It should be borne in mind, however, that all of these and similar terms are to be associated with the appropriate physical quantities and are merely convenient labels applied to these quantities. Unless specifically stated otherwise as apparent from the following discussions, it is appreciated that throughout the present invention, discussions utilizing terms such as “processing” or “accessing” or “compressing” or “storing” or “rendering” or the like, refer to the action and processes of a computer system (e.g., computer system 100 of FIG. 1), or similar electronic computing device, that manipulates and transforms data represented as physical (electronic) quantities within the computer system's registers and memories into other data similarly represented as physical quantities within the computer system memories or registers or other such information storage, transmission or display devices.

Computer System Platform:

FIG. 1 shows a computer system 100 in accordance with one embodiment of the present invention.

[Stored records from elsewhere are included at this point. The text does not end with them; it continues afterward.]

<file path="config.mk">
export PLATFORM = sky130hd
export DESIGN_NAME = tx_frontend
export DESIGN_NICKNAME = d
export VERILOG_FILES = /design/src/rtl/tx_frontend_pkg.sv /design/src/rtl/setting_reg.sv /design/src/rtl/tx_round_sat.sv /design/src/rtl/tx_frontend.sv
export SDC_FILE = /design/constraint.sdc
export NUM_CORES = 2
export LEC_CHECK = 0
export BUFFER_PORTS_ARGS = -buffer_cell sky130_fd_sc_hd__buf_2
export CORE_MARGIN = 5
export CORE_UTILIZATION = 65
export CTS_CLUSTER_DIAMETER = 150
export CTS_CLUSTER_SIZE = 12
export DETAILED_ROUTE_END_ITERATION = 12
export PLACE_DENSITY = 0.83
export SLEW_MARGIN = 20
export SYNTH_ARGS = -nofsm -noshare
export SYNTH_HDL_FRONTEND = slang
export SYNTH_SLANG_ARGS = --single-unit
</file>
<file path="constraint.sdc">
create_clock -name clk -period 8.2 [get_ports clk]
set_input_delay 0.82 -clock clk [delete_from_list [all_inputs] [get_ports clk]]
set_output_delay 0.82 -clock clk [all_outputs]
set_load 0.01 [all_outputs]
</file>
==> config.mk <==
export PLATFORM = sky130hd
export DESIGN_NAME = data_mem_arbiter
export DESIGN_NICKNAME = d
export VERILOG_FILES = /design/src/rtl/mem_arb_pkg.sv /design/src/rtl/arb_starve_counter.sv /design/src/rtl/data_mem_arbiter.sv
export SDC_FILE = /design/constraint.sdc
export NUM_CORES = 1
export LEC_CHECK = 0
export ABC_AREA = 1
export CORE_MARGIN = 10
export CORE_UTILIZATION = 45
export DETAILED_ROUTE_END_ITERATION = 10
export HOLD_SLACK_MARGIN = 0.05
export PLACE_DENSITY = 0.86
export SETUP_SLACK_MARGIN = 0.15
export SYNTH_ARGS = -nofsm -noshare
export SYNTH_HDL_FRONTEND = slang
export SYNTH_SLANG_ARGS = --single-unit
==> constraint.sdc <==
create_clock -name clk -period 2.8 [get_ports clk]
set_clock_uncertainty 0.15 [all_clocks]
set_input_delay 0.56 -clock clk [delete_from_list [all_inputs] [get_ports clk]]
set_output_delay 0.56 -clock clk [all_outputs]
set_load 0.01 [all_outputs]
==> src/rtl/mem_arb_pkg.sv <==
// Shared types and default widths for the data-RAM arbiter.
package mem_arb_pkg;

    localparam int unsigned ADDR_W_DEF = 9;
    localparam int unsigned DATA_W_DEF = 34;

    // Doubles as FSM state (last grant) and as the read-return tag.
    typedef enum logic [1:0] {
        OWN_NONE = 2'd0,
        OWN_PIPE = 2'd1,
        OWN_SEC  = 2'd2
    } owner_e;

endpackage

==> src/rtl/arb_starve_counter.sv <==
// Saturating up-counter with synchronous clear; holds once it reaches LIMIT.
module arb_starve_counter #(
    parameter int unsigned  W     = 4,
    parameter logic [W-1:0] LIMIT = '1
) (
    input  logic         clk,
    input  logic         rst,
    input  logic         inc_i,
    input  logic         clr_i,
    output logic [W-1:0] cnt_o
);

    logic [W-1:0] cnt_q;
    logic [W-1:0] cnt_d;

    always_comb begin
        cnt_d = cnt_q;
        if (clr_i) begin
            cnt_d = '0;
        end else if (inc_i && (cnt_q != LIMIT)) begin
            cnt_d = cnt_q + W'(1);
        end
    end

    always_ff @(posedge clk or negedge rst) begin
        if (!rst) begin
            cnt_q <= '0;
        end else begin
            cnt_q <= cnt_d;
        end
    end

    assign cnt_o = cnt_q;

endmodule

==> src/rtl/data_mem_arbiter.sv <==
// Shares one single-port synchronous data RAM between the pipeline (P) and a
// secondary master (S). P has priority; a starvation guard bounds S's wait.
//
//   state    | meaning
//   OWN_NONE | no grant issued last cycle
//   OWN_PIPE | P was granted last cycle
//   OWN_SEC  | S was granted last cycle
module data_mem_arbiter
    import mem_arb_pkg::*;
#(
    parameter int unsigned ADDR_W       = ADDR_W_DEF,
    parameter int unsigned DATA_W       = DATA_W_DEF,
    parameter int unsigned STARVE_LIMIT = 4,
    parameter int unsigned CNT_W        = 16
) (
    input  logic              clk,
    input  logic              rst,
    input  logic              p_req,
    input  logic              p_we,
    input  logic [ADDR_W-1:0] p_addr,
    input  logic [DATA_W-1:0] p_wdata,
    output logic              p_stall,
    output logic              p_rvalid,
    output logic [DATA_W-1:0] p_rdata,
    input  logic              s_req,
    input  logic              s_we,
    input  logic [ADDR_W-1:0] s_addr,
    input  logic [DATA_W-1:0] s_wdata,
    output logic              s_gnt,
    output logic              s_rvalid,
    output logic [DATA_W-1:0] s_rdata,
    output logic [ADDR_W-1:0] ram_address,
    output logic [DATA_W-1:0] ram_data,
    output logic              ram_wren,
    input  logic [DATA_W-1:0] ram_q,
    output logic [CNT_W-1:0]  conflict_cnt
);

    localparam int unsigned   SW         = (STARVE_LIMIT > 0) ? $clog2(STARVE_LIMIT + 1) : 1;
    localparam logic [SW-1:0] STARVE_LIM = SW'(STARVE_LIMIT);

    owner_e            state_q, state_d;
    owner_e            tag_q, tag_d;
    logic              gnt_p, gnt_s;
    logic [SW-1:0]     starve_cnt;
    logic              starve_hit;
    logic [ADDR_W-1:0] addr_q, addr_d;
    logic [DATA_W-1:0] wdata_q, wdata_d;
    logic [DATA_W-1:0] p_rdata_q, p_rdata_d;
    logic [DATA_W-1:0] s_rdata_q, s_rdata_d;

    assign starve_hit = (starve_cnt == STARVE_LIM);

    // Grants are gated by rst so every output reads 0 while reset is held.
    always_comb begin
        gnt_p = 1'b0;
        gnt_s = 1'b0;
        if (rst) begin
            if (p_req && s_req) begin
                if (STARVE_LIMIT == 0) begin
                    if (state_q == OWN_PIPE) gnt_s = 1'b1;
                    else                     gnt_p = 1'b1;
                end else if (starve_hit) begin
                    gnt_s = 1'b1;
                end else begin
                    gnt_p = 1'b1;
                end
            end else begin
                gnt_p = p_req;
                gnt_s = s_req;
            end
        end
    end

    always_comb begin
        state_d = OWN_NONE;
        tag_d   = OWN_NONE;
        if (gnt_p) begin
            state_d = OWN_PIPE;
            if (!p_we) tag_d = OWN_PIPE;
        end else if (gnt_s) begin
            state_d = OWN_SEC;
            if (!s_we) tag_d = OWN_SEC;
        end
    end

    // Address/data hold their last value when idle; only wren drops.
    always_comb begin
        addr_d   = addr_q;
        wdata_d  = wdata_q;
        ram_wren = 1'b0;
        if (gnt_p) begin
            addr_d   = p_addr;
            wdata_d  = p_wdata;
            ram_wren = p_we;
        end else if (gnt_s) begin
            addr_d   = s_addr;
            wdata_d  = s_wdata;
            ram_wren = s_we;
        end
    end

    assign ram_address = addr_d;
    assign ram_data    = wdata_d;

    assign p_rvalid  = (tag_q == OWN_PIPE);
    assign s_rvalid  = (tag_q == OWN_SEC);
    assign p_rdata_d = p_rvalid ? ram_q : p_rdata_q;
    assign s_rdata_d = s_rvalid ? ram_q : s_rdata_q;
    assign p_rdata   = p_rdata_d;
    assign s_rdata   = s_rdata_d;

    assign p_stall = rst & p_req & ~gnt_p;
    assign s_gnt   = gnt_s;

    always_ff @(posedge clk or negedge rst) begin
        if (!rst) begin
            state_q   <= OWN_NONE;
            tag_q     <= OWN_NONE;
            addr_q    <= '0;
            wdata_q   <= '0;
            p_rdata_q <= '0;
            s_rdata_q <= '0;
        end else begin
            state_q   <= state_d;
            tag_q     <= tag_d;
            addr_q    <= addr_d;
            wdata_q   <= wdata_d;
            p_rdata_q <= p_rdata_d;
            s_rdata_q <= s_rdata_d;
        end
    end

    arb_starve_counter #(
        .W     (SW),
        .LIMIT (STARVE_LIM)
    ) u_starve (
        .clk   (clk),
        .rst   (rst),
        .inc_i (s_req & ~gnt_s),
        .clr_i (gnt_s | ~s_req),
        .cnt_o (starve_cnt)
    );

    arb_starve_counter #(
        .W (CNT_W)
    ) u_conflict (
        .clk   (clk),
        .rst   (rst),
        .inc_i (p_stall),
        .clr_i (1'b0),
        .cnt_o (conflict_cnt)
    );

endmodule

==> results.md <==
* Synthesized Nets at 793
* Synth Cell Area at approximately 0.0057 mm²
* Worst min path class: in2async
* Violated checks: setup timing
* Netlist cell types at 27
* Fin worst setup slack at -0.2296 ns
* Die Height at between 100 and 150 µm
* Unrepaired setup endpoints after global routing: yes
* CTS Sinks at around 130
* CP max stage delay at around 0.41 ns
* IO Pins at 258
* Clock transition at path regs at 0.06 ns
* Routability Congestion at a little over 0.8
* Crit end category: output pin
* Hold_ws at around 0.21 ns
* R2R cell count at 19
* CTS tree: done
* Die area at between 0.015 and 0.02 mm²
* Share of cells above drive strength 1 at 0.2822
* Top_reg_cell synth: dfrtp_1
* Yosys top cell by area: dfrtp_1
* Global router's overall resource usage at 0.2576
* Post-synth top cells: 227 x nand2_1, 132 x dfrtp_1, 73 x o21ai_0, 62 x nor2_1, 53 x inv_1
* Tmin final at between 3 and 4 ns
* Crit-path max FO at 6
* Post-synth EDFFs at 0
* Most numerous cell in the Yosys netlist: nand2_1
* CTS Root Buffer Type: clkbuf_16
* Synth Area per Inst at 8.606 µm²
* Area of the core at 0.01252 mm²
* Final Power at a little over 7 mW
* Post-synthesis sequential area ratio at 0.5781
* Worst r2r src: u_starve.cnt_o[1]$_DFFE_PN0P_
* WL final at between 30000 and 40000 µm
* Global-route wire length before repair at between 30000 and 40000 µm
* Cells after DPL at 1091
* Worst Tran Pin Value at between 0.9 and 1 ns
* Non-filler cells, final at roughly 1200
* Initial DRC Count at between 1000 and 1500
* Clock latency on the worst-skew pair at between 0.4 and 0.5 ns
* CP cell instances: inv_2, ha_4, nand2_4, nand2_4, nand3_4, inv_8, buf_6, buf_8, buf_4, nand2_4, a31oi_4, buf_6
* Vias in the first global route at between 6000 and 7000
* Crit-path slowest cell: dfrtp_1
* CTS max path bufs at 2
* Top cell type's share of synthesized area at 0.5781
* Worst path buffer plus inverter count at 6
* WL/cell at about 28 µm
* Setup violators final at 39
* Vias at 7047
* Status: finished with violations
* FILL cells at between 500 and 600
* Fin crit share at 1.082
* Worst Path Arrival at 2.32 ns
* Final #Nets at between 1000 and 1500
* Crit path launch type: flop
* Crit path kind: reg2out
* Synthesized instance count at approximately 660
* CTS buffer count at 17
* # DRC at 0
* Layout area overhead at 92.18%
* Synthesis Warnings at 0
* Largest net degree at the start of global routing at ~70
* Via/cell ratio at 5.912
* Peak VDD IR at roughly 0.00047 V
* Seq cells post-synth at 132
* I/O Buffers at 257
* TritonRoute pass-1 iters at 8
* Relative slew slack at 0.3634
* Max Cap Violations at 0
* Post-DRT Antenna Nets at 0
* Setup TNS at -2.844 ns
* H-Tree Depth at 4
* Critical path's most frequent cell: nand2_4
* Fraction of registers with async set/reset at 1.000
* Leakage at 5.282 nW
* GRT Residual Overflow at 0
* P per Cell Area at roughly 660 mW/mm²
* Hpwl dp at about 14000 µm
* Reg-to-reg slack, setup at -0.09 ns
* CP required at between 2 and 2.5 ns
* Max Fclk at 0.3301 GHz
* Die width at roughly 130 µm
* Synth top area cells: dfrtp_1 58%, nand2_1 15%, o21ai_0 6.4%
* FF-to-FF End: wdata_q[25]$_DFF_PN0_
* Antenna violations before repair at 4
* Initial Util at 0.4565
* Fin. Hold Viols at 0
* Core Rows at between 40 and 50
* CP top delay family: buffers and inverters
* Final Max Slew Viols at 0
## layer usage
metal | up-vias | wire (µm) | share of wire | track usage
met1 | 3312 | 11070 | 0.33 | 0.2813
met4 | 2 | 2778 | 0.084 | 0.1436
met5 | - | 9 | 0.00027 | 0
met3 | 234 | 4316 | 0.13 | 0.09538
met2 | 688 | 14860 | 0.45 | 0.4252
li1 | 2811 | - | - | -
## flip-flops by register name, summed over array words and instances, names as in the netlist
name	cells
u_starve.cnt_o	3
p_rdata_q	34
addr_q	9
tag_q	2
s_rdata_q	34
u_conflict.cnt_o	16
wdata_q	34
## report_power, final
| group | internal (mW) | switching, mW |
|---|---|---|
| Clock | 1.53 | 0.856 |
| Sequential | 2.26 | 0.205 |
| Combinational | 1.14 | 1.22 |
| Total | 4.94 | 2.28 |
## final cells by class
cell class	instances	area, µm²	area share
Sequential cell	132	3303	0.3008
Inverter	58	227.7	0.02074
Clock buffer	22	464.2	0.04227
Clock inverter	9	151.4	0.01379
Timing Repair Buffer	353	3695	0.3364
Tap cell	172	215.2	0.01960
Antenna cell	3	7.507	0.0006836
Multi-Input combinational cell	443	2918	0.2657
## through the flow
stage                       util  cell area (µm²)  setup WS, ns
after CTS                 0.8020            10040      -0.01658
final                     0.8773            10980       -0.2296
after floorplan                -             5714        0.6170
after detailed placement  0.6886             8620       -0.4082
after global placement    0.6886             8620       -0.3438
after global routing      0.8773            10980       -0.2887
## cell usage in the layout (no fill, tap or decap), types with 4 or more instances in the layout
master and n:
a31oi_1 5, a31oi_4 35, buf_12 11, buf_16 4
buf_2 8, buf_4 44, buf_6 62, buf_8 4
bufinv_16 4, clkbuf_16 24, clkdlybuf4s50_1 146, dfrtp_1 132
dlygate4sd2_1 61, inv_1 50, inv_2 6, nand2_1 174
nand2_2 23, nand2_4 34, nand3_1 7, nor2_1 60
nor2_2 5, o21ai_0 28, o21ai_1 42, o21ai_2 4
xor2_1 4
## worst max-delay path by stage
stage                             startpoint              to  slack, ns  depth (start not counted)
2_1_floorplan  u_starve.cnt_o[0]$_DFFE_PN0P_    ram_data[10]       0.62                          9
3_3_place_gp                           s_req     ram_data[0]      -0.34                          9
3_5_place_dp                           s_req  ram_address[7]      -0.41                          9
4_1_cts                   tag_q[1]$_DFF_PN0_      s_rdata[3]      -0.02                          7
5_1_grt        u_starve.cnt_o[1]$_DFFE_PN0P_    ram_data[22]      -0.29                         12
6_report       u_starve.cnt_o[1]$_DFFE_PN0P_    ram_data[22]      -0.23                         12
## timing repair
item                                   4_1_cts  5_1_grt
gates cloned                                 4        8
setup buffers                               37       17
setup endpoints to repair                  115       72
resized for setup                          438      142
hold buffers                                 1        0
pin swaps                                   23       26
endpoints found under the hold margin        3        0
## cell families after synthesis
family          Yosys count  share of synthesized area
compound gates          119                     0.1143
xor+xnor                  7                    0.01073
fa+ha+maj                 3                   0.006570
buf+inv                  90                    0.07116
flops                   132                     0.5781
mux                       1                   0.001752
simple gates            312                     0.2174
Power figures use the tool's default switching activity.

Computer system 100 depicts the components of a basic computer system providing the execution platform for certain hardware-based and software-based functionality. In general, computer system 100 comprises at least one CPU 101, a system memory 115, and at least one graphics processor unit (GPU) 110. The CPU 101 can be coupled to the system memory 115 via the bridge component 105 or can be directly coupled to the system memory 115 via a memory controller (not shown) internal to the CPU 101. The bridge component 105 (e.g., Northbridge) can support expansion buses (e.g., expansion bus 106) that connect various I/O devices (e.g., one or more hard disk drives, Ethernet adapter, CD ROM, DVD, etc.). The GPU 110 is coupled to a display 112. One or more additional GPUs can optionally be coupled to system 100 to further increase its computational power. The GPU(s) 110 is coupled to the CPU 101 and the system memory 115 via the bridge component 105. System 100 can be implemented as, for example, a desktop computer system or server computer system, having a powerful general-purpose CPU 101 coupled to a dedicated graphics rendering GPU 110. In such an embodiment, components can be included that add peripheral buses, specialized local graphics memory, IO devices, and the like. Similarly, system 100 can be implemented as a handheld device (e.g., cell phone, etc.) or a set-top video game console device such as, for example, the Xbox®, available from Microsoft Corporation of Redmond, Wash., or the PlayStation3®, available from Sony Computer Entertainment Corporation of Tokyo, Japan.
It should be appreciated that the GPU 110 can be implemented as a discrete component, a discrete graphics card designed to couple to the computer system 100 via a connector (e.g., AGP slot, PCI-Express slot, etc.), a discrete integrated circuit die (e.g., mounted directly on the motherboard), or as an integrated GPU included within the integrated circuit die of a computer system chipset component (e.g., integrated within the bridge chip 105). Additionally, a local graphics memory 116 can optionally be included for the GPU 110 to provide high bandwidth graphics data storage.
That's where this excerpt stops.